» **The problem**:
When you reach the line containing "export CTS_BUF_LIST = sky130_fd_sc_hd__clkbuf_16" in the records below, start copying exactly, and stop once you have copied the line containing "create_clock -name clk -period 2".
* * * *
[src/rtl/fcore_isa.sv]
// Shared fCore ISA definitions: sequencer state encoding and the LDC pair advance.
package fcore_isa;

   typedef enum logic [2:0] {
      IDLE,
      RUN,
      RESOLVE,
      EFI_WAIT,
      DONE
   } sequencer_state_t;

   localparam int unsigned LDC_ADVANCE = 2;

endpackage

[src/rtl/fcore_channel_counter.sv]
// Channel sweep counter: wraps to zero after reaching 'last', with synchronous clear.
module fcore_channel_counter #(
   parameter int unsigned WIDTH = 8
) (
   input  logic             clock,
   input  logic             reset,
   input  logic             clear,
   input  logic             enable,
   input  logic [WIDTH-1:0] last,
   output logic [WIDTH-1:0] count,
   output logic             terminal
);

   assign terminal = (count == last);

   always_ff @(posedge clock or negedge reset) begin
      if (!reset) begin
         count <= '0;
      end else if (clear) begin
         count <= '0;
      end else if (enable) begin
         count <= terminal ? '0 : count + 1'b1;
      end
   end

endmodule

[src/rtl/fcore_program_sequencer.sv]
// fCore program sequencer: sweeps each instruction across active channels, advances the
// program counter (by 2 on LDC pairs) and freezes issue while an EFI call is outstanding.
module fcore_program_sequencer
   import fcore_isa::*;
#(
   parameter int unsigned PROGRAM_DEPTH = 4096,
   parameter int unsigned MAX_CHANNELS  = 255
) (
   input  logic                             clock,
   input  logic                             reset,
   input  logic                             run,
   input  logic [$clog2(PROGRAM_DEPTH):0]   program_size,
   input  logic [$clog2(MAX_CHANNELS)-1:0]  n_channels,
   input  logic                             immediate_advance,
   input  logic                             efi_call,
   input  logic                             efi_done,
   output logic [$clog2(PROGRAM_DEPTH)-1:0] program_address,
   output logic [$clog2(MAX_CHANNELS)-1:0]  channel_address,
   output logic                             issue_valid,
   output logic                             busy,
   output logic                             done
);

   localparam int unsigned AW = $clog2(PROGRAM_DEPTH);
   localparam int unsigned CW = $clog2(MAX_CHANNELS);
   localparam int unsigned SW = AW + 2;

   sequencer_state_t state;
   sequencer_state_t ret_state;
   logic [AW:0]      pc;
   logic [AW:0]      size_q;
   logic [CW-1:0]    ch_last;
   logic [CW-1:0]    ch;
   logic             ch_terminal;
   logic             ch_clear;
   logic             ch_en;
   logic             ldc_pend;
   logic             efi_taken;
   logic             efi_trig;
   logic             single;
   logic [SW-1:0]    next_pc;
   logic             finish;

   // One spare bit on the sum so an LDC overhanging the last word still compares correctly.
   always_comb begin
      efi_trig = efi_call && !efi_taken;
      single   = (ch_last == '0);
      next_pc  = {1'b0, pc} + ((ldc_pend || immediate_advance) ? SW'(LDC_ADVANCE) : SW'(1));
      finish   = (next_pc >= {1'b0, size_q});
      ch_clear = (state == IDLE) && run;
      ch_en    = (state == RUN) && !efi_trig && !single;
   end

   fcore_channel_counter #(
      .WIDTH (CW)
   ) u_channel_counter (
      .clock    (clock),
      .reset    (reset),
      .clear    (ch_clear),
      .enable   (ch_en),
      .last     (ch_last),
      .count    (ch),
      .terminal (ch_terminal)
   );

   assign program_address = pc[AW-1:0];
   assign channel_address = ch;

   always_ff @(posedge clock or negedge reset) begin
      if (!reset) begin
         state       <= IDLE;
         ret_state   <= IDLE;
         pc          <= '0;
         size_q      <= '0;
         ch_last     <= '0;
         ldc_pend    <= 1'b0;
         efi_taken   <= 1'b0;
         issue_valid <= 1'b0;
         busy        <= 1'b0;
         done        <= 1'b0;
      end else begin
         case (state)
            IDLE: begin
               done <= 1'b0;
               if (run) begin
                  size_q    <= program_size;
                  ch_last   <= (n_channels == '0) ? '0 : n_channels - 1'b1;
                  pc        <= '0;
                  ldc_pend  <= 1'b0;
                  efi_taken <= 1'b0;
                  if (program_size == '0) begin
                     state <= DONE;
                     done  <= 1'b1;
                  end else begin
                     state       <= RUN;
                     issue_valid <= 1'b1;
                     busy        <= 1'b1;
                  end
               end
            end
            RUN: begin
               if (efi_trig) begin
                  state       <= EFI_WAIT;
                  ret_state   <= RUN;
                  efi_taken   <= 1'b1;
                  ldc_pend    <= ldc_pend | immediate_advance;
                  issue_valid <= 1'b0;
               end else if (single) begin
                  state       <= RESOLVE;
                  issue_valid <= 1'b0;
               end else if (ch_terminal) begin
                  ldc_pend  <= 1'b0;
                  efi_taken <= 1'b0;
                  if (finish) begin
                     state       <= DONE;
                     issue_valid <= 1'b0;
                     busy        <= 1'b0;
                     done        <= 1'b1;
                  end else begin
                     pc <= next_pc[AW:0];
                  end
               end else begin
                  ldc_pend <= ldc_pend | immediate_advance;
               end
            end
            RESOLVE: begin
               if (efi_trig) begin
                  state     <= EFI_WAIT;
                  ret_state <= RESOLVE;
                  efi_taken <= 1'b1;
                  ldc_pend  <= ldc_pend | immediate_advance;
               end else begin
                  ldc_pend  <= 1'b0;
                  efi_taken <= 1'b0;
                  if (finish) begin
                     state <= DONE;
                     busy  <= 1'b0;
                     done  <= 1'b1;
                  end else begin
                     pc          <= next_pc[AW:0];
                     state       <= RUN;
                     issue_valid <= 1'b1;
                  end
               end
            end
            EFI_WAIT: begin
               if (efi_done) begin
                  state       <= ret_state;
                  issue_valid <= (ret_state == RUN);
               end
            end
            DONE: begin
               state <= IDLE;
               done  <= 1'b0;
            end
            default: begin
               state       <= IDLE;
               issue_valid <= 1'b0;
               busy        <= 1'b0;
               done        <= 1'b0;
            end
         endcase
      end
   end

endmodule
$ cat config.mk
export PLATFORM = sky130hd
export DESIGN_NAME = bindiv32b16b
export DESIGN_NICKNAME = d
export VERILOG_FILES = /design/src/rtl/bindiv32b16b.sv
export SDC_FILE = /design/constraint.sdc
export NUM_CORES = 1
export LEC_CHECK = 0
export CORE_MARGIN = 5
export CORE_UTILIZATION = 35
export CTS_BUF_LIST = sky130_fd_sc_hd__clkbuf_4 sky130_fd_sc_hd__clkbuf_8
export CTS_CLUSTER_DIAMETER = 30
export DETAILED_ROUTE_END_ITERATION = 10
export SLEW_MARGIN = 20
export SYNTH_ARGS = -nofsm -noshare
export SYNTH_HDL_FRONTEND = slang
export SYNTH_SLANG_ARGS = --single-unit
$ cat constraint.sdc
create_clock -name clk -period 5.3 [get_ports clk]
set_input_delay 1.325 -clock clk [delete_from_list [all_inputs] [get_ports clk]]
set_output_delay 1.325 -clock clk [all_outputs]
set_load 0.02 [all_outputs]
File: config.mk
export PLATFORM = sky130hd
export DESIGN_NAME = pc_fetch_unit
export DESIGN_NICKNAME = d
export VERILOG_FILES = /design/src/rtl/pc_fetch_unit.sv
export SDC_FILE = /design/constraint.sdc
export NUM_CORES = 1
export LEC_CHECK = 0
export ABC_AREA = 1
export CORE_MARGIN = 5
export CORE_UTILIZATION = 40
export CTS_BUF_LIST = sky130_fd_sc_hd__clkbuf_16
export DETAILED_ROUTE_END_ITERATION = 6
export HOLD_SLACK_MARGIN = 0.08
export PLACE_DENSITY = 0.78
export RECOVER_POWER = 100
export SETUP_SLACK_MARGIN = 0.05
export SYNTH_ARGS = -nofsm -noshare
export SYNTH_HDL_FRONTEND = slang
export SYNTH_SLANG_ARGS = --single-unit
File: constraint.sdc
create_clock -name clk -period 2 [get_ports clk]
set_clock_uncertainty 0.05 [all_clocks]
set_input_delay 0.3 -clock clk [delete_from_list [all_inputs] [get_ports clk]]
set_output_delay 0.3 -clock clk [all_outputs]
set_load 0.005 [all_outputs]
* * * *
» **Exercise answer**:
export CTS_BUF_LIST = sky130_fd_sc_hd__clkbuf_16
export DETAILED_ROUTE_END_ITERATION = 6
export HOLD_SLACK_MARGIN = 0.08
export PLACE_DENSITY = 0.78
export RECOVER_POWER = 100
export SETUP_SLACK_MARGIN = 0.05
export SYNTH_ARGS = -nofsm -noshare
export SYNTH_HDL_FRONTEND = slang
export SYNTH_SLANG_ARGS = --single-unit
File: constraint.sdc
create_clock -name clk -period 2 [get_ports clk]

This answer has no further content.